An update for the squid:4 module is now available for Red Hat Enterprise Linux 8.

Red Hat Product Security has rated this update as having a security impact of Moderate. A Common Vulnerability Scoring System (CVSS) base score, which gives a detailed severity rating, is available for each vulnerability from the CVE link(s) in the References section.

Description

Squid is a high-performance proxy caching server for web clients, supporting FTP, Gopher, and HTTP data objects.
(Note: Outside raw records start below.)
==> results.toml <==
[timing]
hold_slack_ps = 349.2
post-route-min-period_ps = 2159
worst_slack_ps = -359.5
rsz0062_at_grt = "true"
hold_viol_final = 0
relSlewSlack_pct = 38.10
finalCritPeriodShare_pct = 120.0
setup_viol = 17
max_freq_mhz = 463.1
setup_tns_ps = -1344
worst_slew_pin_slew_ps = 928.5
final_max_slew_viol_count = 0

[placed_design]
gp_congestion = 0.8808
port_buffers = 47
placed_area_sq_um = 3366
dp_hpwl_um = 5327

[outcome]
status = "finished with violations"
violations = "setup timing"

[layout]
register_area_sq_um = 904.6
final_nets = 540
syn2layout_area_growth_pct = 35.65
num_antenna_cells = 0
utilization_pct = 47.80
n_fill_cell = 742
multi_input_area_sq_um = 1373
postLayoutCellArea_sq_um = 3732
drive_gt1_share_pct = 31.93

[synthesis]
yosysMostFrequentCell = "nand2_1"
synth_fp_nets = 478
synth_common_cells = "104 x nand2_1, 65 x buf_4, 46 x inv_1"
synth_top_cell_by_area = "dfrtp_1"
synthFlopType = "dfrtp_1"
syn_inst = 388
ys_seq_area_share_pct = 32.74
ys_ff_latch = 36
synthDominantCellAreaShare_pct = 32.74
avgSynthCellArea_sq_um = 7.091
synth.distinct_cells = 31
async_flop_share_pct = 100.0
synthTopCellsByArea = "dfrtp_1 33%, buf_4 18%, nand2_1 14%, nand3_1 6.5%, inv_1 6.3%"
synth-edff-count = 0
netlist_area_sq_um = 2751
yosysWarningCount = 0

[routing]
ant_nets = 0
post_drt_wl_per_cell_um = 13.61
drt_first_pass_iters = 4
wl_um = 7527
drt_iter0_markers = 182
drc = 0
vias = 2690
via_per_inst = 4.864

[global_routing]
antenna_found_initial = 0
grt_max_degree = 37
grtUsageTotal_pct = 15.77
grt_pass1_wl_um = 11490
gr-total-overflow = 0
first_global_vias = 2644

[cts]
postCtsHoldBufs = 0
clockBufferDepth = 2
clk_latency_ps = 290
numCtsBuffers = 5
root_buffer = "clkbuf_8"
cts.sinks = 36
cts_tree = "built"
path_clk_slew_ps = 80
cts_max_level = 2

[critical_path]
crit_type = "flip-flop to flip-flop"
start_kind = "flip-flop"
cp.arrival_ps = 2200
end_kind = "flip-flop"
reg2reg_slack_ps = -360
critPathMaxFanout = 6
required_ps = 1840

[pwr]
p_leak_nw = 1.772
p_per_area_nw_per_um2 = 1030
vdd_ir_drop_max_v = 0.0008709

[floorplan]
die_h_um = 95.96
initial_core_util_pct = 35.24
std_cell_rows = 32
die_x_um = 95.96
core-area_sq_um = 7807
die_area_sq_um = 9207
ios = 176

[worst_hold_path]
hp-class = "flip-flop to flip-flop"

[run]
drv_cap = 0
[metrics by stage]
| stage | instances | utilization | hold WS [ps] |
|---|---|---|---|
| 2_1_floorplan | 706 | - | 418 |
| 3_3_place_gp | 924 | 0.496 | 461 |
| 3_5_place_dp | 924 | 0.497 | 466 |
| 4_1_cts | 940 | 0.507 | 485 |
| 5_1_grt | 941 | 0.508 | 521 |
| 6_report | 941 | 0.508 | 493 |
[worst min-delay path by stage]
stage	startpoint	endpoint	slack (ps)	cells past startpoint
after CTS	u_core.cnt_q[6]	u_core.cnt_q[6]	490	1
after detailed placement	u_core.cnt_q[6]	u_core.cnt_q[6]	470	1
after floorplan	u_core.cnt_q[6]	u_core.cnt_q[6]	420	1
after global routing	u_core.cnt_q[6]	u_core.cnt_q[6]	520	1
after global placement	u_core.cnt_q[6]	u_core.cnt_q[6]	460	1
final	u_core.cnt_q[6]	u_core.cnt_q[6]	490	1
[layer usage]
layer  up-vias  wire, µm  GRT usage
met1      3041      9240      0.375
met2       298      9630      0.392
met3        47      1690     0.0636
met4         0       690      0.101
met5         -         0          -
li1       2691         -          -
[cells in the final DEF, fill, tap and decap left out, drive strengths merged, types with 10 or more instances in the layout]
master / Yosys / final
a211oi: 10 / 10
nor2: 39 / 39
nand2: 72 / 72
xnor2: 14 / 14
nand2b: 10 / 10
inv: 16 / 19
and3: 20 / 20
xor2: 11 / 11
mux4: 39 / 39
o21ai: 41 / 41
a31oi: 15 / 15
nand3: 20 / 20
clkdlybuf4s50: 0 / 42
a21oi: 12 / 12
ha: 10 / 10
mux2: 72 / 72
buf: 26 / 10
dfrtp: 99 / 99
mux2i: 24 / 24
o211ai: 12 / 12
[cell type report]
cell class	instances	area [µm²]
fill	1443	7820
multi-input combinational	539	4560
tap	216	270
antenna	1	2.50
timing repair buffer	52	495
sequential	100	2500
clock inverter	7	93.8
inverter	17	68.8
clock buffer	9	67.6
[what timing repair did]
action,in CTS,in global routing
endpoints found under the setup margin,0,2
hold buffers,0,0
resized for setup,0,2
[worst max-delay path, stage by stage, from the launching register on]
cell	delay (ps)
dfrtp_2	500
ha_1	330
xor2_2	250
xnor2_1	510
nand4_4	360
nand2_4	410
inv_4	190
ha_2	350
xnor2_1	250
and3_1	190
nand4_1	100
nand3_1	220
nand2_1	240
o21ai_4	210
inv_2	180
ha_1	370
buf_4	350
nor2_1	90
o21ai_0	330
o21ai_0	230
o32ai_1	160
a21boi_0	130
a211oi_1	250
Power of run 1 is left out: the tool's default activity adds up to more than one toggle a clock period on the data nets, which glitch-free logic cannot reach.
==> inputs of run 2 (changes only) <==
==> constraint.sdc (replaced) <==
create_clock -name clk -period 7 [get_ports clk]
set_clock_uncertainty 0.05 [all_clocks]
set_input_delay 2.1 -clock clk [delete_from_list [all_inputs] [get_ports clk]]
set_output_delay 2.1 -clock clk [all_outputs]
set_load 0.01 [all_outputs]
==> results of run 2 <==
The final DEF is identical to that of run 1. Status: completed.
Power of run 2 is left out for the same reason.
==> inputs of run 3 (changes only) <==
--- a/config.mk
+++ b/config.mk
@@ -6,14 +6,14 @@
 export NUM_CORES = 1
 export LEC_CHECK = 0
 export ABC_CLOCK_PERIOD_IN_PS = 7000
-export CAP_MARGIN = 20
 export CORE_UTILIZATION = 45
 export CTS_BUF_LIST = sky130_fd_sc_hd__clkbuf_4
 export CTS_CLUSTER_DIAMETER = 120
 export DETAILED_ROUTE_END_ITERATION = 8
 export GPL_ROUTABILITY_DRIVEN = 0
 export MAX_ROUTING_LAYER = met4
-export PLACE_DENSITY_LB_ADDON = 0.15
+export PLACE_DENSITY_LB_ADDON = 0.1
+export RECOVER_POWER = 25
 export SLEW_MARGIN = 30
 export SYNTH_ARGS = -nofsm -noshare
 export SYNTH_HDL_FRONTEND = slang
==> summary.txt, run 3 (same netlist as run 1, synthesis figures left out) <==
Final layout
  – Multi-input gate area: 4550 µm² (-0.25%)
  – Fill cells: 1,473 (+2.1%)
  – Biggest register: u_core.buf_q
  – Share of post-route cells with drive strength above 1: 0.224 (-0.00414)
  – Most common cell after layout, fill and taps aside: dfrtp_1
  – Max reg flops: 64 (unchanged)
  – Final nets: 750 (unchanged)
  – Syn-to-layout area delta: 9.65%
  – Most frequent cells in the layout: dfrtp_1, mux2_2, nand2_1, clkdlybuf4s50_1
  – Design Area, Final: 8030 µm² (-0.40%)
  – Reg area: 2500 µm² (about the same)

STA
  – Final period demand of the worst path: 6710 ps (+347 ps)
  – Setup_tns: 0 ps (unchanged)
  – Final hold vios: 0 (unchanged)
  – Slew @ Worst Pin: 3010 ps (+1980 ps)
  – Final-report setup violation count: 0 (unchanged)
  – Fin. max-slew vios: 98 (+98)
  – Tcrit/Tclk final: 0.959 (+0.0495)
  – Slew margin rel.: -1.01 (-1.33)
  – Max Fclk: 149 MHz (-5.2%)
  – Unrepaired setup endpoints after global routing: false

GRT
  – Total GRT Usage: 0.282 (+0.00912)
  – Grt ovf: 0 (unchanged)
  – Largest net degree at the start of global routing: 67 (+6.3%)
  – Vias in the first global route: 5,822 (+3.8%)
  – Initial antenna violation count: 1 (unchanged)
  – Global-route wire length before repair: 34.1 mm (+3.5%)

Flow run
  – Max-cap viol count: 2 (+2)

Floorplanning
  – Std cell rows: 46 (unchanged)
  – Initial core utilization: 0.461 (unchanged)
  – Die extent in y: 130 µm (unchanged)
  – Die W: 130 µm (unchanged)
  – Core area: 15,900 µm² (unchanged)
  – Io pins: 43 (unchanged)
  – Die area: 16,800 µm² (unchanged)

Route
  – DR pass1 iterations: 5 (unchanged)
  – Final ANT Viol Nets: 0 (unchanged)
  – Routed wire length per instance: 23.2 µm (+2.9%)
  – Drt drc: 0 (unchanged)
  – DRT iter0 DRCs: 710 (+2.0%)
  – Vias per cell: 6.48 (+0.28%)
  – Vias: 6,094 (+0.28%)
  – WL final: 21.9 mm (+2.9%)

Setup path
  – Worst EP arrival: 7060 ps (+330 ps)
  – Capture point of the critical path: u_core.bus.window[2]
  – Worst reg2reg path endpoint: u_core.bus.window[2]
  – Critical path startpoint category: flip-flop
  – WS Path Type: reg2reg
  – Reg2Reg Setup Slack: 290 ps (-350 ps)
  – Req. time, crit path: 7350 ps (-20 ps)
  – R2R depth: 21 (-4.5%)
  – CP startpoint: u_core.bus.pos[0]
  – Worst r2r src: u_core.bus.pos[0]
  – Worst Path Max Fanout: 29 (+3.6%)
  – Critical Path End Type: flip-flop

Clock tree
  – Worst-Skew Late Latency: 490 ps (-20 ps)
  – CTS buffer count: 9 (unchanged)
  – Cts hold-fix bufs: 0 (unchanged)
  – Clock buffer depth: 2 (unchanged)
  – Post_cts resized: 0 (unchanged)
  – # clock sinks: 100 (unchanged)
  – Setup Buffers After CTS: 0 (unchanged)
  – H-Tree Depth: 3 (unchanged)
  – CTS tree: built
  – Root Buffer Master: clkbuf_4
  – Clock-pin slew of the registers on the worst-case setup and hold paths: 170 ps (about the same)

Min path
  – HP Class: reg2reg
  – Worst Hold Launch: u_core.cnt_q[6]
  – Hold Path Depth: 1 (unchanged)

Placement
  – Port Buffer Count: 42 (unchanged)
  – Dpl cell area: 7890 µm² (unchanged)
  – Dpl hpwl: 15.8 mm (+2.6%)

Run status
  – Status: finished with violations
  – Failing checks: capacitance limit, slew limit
==> config.mk <==
export PLATFORM = sky130hd
export DESIGN_NAME = up_dn_counter_flat
export DESIGN_NICKNAME = d
export VERILOG_FILES = /design/src/rtl/up_dn_counter_if.sv /design/src/rtl/up_dn_counter.sv /design/src/flat_wrapper.sv
export SDC_FILE = /design/constraint.sdc
export NUM_CORES = 1
export LEC_CHECK = 0
export ABC_AREA = 1
export CAP_MARGIN = 30
export CORE_AREA = 2 2 39 41
export DETAILED_ROUTE_END_ITERATION = 8
export DIE_AREA = 0 0 41 43
export GPL_TIMING_DRIVEN = 1
export PLACE_DENSITY_LB_ADDON = 0.25
export SETUP_SLACK_MARGIN = 0.4
export SYNTH_ARGS = -nofsm -noshare
export SYNTH_HDL_FRONTEND = slang
export SYNTH_SLANG_ARGS = --single-unit
==> constraint.sdc <==
create_clock -name clk -period 1.9 [get_ports clk]
set_clock_uncertainty 0.1 [all_clocks]
set_input_delay 0.38 -clock clk [delete_from_list [all_inputs] [get_ports clk]]
set_output_delay 0.38 -clock clk [all_outputs]
set_load 0.03 [all_outputs]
The following packages have been upgraded to a later upstream version: squid (4.11). (BZ#1829467)

Security Fix(es):

  • squid: Improper input validation in request allows for proxy manipulation (CVE-2019-12520)
  • squid: Off-by-one error in addStackElement allows for heap buffer overflow and crash (CVE-2019-12521)
  • squid: Improper input validation in URI processor (CVE-2019-12523)
  • squid: Improper access restriction in url_regex may lead to security bypass (CVE-2019-12524)
  • squid: Heap overflow issue in URN processing (CVE-2019-12526)
  • squid: Information Disclosure issue in FTP Gateway (CVE-2019-12528)
  • squid: Out of bounds read in Proxy-Authorization header causes DoS (CVE-2019-12529)
  • squid: Denial of service in cachemgr.cgi (CVE-2019-12854)
  • squid: Buffer overflow in URI processor (CVE-2019-18676)
  • squid: Cross-Site Request Forgery issue in HTTP Request processing (CVE-2019-18677)
  • squid: HTTP Request Splitting issue in HTTP message processing (CVE-2019-18678)
  • squid: Information Disclosure issue in HTTP Digest Authentication (CVE-2019-18679)
  • squid: Mishandled HTML in the host parameter to cachemgr.cgi results in insecure behaviour (CVE-2019-18860)
  • squid: Improper input validation issues in HTTP Request processing (CVE-2020-8449)
  • squid: Buffer overflow in reverse-proxy configurations (CVE-2020-8450)
  • squid: DoS in TLS handshake (CVE-2020-14058)
  • squid: Request smuggling and poisoning attack against the HTTP cache (CVE-2020-15049)
  • squid: Improper input validation could result in a DoS (CVE-2020-24606)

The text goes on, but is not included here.